WORK TO BE COMPLETED:
In the entries below, which lines run from the one containing "o2111a_4,0.20" to the one containing "-- per-layer routing"? Copy exactly those lines, ends included, and no others.

MATERIAL SUPPLIED:
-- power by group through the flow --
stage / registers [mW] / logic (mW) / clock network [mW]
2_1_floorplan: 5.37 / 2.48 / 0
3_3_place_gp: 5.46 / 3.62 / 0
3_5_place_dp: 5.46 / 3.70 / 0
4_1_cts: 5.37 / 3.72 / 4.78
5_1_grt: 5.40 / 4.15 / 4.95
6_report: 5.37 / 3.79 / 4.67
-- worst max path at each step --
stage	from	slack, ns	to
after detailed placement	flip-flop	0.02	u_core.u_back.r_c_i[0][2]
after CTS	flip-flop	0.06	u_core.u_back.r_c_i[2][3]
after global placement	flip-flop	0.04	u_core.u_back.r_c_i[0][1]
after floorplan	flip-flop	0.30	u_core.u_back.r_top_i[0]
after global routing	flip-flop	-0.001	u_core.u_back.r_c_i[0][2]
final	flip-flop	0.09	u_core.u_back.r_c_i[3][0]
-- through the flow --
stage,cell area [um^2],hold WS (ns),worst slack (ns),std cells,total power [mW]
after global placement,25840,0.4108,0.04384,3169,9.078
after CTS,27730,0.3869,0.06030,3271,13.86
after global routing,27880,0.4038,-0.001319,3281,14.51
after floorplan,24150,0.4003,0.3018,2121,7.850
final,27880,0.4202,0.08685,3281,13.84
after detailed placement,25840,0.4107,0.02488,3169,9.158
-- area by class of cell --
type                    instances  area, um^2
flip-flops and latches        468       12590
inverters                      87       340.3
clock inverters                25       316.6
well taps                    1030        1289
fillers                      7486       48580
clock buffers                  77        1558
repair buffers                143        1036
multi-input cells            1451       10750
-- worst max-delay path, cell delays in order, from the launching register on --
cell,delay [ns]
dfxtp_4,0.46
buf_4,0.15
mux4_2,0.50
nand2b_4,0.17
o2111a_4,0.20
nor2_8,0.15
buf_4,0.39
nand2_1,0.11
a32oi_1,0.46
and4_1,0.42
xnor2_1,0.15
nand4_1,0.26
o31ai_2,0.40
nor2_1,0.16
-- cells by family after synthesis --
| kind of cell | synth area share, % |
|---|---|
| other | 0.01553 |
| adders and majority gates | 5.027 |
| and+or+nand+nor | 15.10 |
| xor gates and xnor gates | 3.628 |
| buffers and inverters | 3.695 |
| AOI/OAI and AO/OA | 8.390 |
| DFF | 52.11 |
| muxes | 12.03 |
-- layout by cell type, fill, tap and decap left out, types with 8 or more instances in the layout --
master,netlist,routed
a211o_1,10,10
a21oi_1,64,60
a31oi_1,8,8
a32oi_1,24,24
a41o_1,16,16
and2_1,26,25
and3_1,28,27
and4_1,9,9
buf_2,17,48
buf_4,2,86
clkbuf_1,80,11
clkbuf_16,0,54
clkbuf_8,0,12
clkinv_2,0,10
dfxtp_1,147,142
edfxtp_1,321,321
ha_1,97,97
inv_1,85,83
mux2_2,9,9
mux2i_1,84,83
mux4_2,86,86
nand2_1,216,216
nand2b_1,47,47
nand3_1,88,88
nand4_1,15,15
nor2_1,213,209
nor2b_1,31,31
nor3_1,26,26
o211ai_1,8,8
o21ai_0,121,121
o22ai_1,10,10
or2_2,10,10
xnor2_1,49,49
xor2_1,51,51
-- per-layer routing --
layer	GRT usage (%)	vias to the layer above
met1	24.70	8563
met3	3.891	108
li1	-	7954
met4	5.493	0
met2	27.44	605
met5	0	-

ANSWER BELOW:
o2111a_4,0.20
nor2_8,0.15
buf_4,0.39
nand2_1,0.11
a32oi_1,0.46
and4_1,0.42
xnor2_1,0.15
nand4_1,0.26
o31ai_2,0.40
nor2_1,0.16
-- cells by family after synthesis --
| kind of cell | synth area share, % |
|---|---|
| other | 0.01553 |
| adders and majority gates | 5.027 |
| and+or+nand+nor | 15.10 |
| xor gates and xnor gates | 3.628 |
| buffers and inverters | 3.695 |
| AOI/OAI and AO/OA | 8.390 |
| DFF | 52.11 |
| muxes | 12.03 |
-- layout by cell type, fill, tap and decap left out, types with 8 or more instances in the layout --
master,netlist,routed
a211o_1,10,10
a21oi_1,64,60
a31oi_1,8,8
a32oi_1,24,24
a41o_1,16,16
and2_1,26,25
and3_1,28,27
and4_1,9,9
buf_2,17,48
buf_4,2,86
clkbuf_1,80,11
clkbuf_16,0,54
clkbuf_8,0,12
clkinv_2,0,10
dfxtp_1,147,142
edfxtp_1,321,321
ha_1,97,97
inv_1,85,83
mux2_2,9,9
mux2i_1,84,83
mux4_2,86,86
nand2_1,216,216
nand2b_1,47,47
nand3_1,88,88
nand4_1,15,15
nor2_1,213,209
nor2b_1,31,31
nor3_1,26,26
o211ai_1,8,8
o21ai_0,121,121
o22ai_1,10,10
or2_2,10,10
xnor2_1,49,49
xor2_1,51,51
-- per-layer routing --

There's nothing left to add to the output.